## TASK OBJECTIVE
Go through the data line by line. Copy each one holding the string "pslverr".

## DATA FOR REVIEW
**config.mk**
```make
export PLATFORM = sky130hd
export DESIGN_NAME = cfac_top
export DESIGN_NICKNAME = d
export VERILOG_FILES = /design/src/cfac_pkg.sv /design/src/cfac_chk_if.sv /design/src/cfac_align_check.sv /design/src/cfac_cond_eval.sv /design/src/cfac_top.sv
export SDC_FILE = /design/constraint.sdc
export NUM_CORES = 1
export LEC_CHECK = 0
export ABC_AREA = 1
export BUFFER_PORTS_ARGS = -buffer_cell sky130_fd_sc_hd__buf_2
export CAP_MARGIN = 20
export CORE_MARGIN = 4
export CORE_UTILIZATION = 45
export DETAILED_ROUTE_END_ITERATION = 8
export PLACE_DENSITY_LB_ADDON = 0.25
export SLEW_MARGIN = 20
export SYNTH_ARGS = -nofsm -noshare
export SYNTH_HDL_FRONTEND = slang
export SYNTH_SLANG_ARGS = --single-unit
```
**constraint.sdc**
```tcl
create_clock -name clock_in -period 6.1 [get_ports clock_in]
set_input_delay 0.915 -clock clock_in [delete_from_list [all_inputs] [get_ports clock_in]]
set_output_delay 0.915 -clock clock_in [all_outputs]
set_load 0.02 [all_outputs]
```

--

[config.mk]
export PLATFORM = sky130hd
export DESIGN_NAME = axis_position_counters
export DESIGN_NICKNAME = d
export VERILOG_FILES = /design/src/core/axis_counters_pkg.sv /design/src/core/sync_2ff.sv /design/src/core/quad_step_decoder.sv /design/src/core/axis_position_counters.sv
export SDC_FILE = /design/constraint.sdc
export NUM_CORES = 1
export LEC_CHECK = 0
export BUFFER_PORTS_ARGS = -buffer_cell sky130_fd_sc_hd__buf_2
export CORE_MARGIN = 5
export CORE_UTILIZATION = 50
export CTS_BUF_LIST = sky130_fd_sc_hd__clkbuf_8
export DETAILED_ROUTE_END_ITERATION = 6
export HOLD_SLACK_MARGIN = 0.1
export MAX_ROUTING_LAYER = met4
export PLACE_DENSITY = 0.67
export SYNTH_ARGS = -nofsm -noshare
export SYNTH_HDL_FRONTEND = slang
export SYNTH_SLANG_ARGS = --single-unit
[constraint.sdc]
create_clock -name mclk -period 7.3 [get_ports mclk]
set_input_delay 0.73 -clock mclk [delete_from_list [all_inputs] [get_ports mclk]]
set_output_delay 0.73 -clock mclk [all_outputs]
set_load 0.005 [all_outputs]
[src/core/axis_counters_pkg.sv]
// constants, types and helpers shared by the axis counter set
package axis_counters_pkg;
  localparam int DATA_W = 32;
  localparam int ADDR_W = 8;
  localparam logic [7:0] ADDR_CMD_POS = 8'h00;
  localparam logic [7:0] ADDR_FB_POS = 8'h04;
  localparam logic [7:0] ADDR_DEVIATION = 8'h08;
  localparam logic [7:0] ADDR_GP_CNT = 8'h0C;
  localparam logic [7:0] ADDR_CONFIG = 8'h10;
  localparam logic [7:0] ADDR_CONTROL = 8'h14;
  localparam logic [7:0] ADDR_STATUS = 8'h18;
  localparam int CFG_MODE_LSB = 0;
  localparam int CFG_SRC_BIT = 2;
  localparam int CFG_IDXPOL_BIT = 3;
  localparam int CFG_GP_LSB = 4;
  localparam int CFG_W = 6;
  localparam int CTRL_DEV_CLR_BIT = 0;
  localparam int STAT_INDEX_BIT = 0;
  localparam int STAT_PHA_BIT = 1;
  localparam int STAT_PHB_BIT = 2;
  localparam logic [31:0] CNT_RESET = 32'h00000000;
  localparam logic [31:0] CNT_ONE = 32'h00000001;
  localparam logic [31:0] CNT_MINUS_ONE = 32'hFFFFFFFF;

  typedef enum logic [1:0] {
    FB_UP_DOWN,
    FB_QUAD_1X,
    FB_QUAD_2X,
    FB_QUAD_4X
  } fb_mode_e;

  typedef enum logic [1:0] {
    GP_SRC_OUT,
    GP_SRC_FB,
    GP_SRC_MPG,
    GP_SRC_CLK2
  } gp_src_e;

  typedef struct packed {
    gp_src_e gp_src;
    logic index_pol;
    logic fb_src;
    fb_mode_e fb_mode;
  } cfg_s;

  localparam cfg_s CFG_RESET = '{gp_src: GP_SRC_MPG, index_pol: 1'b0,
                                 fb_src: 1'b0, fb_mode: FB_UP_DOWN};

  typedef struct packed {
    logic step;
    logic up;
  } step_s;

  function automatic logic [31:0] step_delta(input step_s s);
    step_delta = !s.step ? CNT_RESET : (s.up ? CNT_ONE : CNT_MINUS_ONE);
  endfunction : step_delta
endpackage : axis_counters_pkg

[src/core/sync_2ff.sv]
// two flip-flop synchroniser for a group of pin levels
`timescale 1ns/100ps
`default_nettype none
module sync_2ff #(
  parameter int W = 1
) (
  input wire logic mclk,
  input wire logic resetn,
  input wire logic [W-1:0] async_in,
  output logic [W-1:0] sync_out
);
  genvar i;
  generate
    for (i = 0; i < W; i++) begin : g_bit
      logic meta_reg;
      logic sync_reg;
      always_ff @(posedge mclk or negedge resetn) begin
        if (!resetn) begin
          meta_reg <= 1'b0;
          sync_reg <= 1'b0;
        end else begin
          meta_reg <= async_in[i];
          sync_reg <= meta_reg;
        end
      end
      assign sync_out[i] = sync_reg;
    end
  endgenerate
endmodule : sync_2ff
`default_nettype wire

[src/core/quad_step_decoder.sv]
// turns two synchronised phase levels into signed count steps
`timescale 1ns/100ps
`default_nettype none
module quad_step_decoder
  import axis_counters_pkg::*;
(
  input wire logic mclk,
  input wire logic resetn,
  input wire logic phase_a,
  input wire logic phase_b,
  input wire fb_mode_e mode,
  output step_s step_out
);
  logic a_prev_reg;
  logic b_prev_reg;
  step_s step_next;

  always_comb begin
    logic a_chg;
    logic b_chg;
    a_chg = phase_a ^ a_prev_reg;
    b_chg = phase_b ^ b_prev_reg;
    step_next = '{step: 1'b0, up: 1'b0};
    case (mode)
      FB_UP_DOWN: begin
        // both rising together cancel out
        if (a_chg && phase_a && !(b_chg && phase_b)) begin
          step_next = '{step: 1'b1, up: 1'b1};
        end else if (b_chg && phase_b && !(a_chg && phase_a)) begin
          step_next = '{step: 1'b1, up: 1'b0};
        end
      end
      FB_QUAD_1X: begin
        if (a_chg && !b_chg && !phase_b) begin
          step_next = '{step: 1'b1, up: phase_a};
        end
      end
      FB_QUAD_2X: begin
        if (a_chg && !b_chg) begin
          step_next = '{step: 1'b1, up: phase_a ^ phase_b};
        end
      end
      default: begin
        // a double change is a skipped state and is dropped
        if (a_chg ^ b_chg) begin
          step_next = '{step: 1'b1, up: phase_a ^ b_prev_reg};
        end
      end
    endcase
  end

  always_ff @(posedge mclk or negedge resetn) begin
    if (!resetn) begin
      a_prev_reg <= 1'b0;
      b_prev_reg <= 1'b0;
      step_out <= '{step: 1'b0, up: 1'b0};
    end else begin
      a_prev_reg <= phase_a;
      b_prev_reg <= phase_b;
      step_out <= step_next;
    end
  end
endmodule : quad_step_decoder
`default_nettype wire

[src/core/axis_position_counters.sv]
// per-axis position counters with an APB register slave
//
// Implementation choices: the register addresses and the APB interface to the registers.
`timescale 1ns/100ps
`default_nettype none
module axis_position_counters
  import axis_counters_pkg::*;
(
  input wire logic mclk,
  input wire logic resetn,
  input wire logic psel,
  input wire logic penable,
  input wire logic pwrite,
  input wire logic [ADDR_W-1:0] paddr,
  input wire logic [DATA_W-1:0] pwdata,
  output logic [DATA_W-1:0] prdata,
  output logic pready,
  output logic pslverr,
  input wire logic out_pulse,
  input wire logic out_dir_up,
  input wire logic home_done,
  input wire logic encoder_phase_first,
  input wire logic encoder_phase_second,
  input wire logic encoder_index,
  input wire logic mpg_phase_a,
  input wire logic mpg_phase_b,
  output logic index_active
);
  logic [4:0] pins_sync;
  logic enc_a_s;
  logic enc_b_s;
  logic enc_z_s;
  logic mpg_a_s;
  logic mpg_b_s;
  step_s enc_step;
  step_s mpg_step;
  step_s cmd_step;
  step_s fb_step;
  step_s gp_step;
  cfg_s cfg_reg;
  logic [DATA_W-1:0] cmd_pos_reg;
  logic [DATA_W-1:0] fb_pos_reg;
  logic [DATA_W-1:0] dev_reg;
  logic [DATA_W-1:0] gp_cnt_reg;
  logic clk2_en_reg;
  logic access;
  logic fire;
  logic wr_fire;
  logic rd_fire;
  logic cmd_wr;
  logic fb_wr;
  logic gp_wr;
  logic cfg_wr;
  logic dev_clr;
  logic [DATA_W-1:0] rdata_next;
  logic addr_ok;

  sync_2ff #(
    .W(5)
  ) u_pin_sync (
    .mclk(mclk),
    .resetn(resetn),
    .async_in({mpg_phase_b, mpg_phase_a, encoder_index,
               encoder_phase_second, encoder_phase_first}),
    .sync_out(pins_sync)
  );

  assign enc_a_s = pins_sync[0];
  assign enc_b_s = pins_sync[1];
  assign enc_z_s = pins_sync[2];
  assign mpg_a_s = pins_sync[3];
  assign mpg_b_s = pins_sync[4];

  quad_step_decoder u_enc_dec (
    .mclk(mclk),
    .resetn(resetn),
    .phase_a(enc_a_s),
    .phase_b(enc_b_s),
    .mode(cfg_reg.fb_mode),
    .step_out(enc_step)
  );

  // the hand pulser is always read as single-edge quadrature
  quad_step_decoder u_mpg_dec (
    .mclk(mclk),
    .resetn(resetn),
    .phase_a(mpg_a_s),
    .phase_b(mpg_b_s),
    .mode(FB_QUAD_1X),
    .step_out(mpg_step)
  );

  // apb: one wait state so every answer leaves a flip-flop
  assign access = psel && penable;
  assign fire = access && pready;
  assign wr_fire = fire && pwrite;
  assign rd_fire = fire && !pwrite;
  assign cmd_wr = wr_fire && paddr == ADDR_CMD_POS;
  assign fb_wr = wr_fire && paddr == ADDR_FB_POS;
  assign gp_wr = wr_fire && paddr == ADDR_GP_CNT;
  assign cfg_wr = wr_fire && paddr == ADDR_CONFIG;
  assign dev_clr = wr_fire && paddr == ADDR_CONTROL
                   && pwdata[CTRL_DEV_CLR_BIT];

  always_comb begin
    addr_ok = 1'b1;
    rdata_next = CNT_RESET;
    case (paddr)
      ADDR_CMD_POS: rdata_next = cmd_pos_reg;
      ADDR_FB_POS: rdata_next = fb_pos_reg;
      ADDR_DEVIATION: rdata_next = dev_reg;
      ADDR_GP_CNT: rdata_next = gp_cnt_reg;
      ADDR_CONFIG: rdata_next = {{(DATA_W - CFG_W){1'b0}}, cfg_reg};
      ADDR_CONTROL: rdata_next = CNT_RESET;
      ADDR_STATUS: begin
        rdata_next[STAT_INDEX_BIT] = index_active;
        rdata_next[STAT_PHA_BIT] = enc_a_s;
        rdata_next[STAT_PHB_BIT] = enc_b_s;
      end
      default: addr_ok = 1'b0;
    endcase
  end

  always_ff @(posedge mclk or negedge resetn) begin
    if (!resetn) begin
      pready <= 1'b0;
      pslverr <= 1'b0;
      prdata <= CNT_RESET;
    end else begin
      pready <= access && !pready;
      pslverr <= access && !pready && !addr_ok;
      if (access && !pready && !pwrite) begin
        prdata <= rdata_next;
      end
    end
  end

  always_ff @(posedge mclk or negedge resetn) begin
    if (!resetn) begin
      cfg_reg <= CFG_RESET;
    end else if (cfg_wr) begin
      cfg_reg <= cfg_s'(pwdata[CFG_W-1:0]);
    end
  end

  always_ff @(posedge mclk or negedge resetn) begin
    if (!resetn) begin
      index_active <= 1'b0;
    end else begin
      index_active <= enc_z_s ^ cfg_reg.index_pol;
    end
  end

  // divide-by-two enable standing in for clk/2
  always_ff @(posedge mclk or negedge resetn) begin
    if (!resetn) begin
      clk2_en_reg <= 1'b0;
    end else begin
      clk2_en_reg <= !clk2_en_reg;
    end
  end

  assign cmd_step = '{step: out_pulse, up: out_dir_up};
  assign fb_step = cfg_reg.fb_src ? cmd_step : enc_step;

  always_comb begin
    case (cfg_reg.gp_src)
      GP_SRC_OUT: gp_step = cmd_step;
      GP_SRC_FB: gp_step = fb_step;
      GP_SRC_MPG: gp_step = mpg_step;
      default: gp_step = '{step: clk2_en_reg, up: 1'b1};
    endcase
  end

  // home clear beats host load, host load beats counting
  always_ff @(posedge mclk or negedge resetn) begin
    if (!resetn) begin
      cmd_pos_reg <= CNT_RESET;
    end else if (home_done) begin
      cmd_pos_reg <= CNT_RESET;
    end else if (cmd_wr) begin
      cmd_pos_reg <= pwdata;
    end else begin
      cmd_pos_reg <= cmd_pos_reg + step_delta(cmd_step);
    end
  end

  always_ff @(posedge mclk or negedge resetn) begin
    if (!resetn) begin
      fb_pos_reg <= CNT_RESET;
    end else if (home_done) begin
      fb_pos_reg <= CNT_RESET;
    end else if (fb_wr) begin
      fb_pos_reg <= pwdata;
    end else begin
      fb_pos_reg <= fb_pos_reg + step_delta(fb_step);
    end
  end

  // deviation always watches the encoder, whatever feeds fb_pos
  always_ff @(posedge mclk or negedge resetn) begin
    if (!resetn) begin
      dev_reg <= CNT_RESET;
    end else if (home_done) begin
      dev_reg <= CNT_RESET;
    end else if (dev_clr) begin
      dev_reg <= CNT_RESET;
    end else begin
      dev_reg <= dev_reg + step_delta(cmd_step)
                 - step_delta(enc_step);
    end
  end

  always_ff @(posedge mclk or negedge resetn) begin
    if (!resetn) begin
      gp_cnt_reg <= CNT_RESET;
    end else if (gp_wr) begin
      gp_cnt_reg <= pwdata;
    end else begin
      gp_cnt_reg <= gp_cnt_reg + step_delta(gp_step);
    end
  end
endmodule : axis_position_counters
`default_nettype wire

## OUTPUT
  output logic pslverr,
      pslverr <= 1'b0;
      pslverr <= access && !pready && !addr_ok;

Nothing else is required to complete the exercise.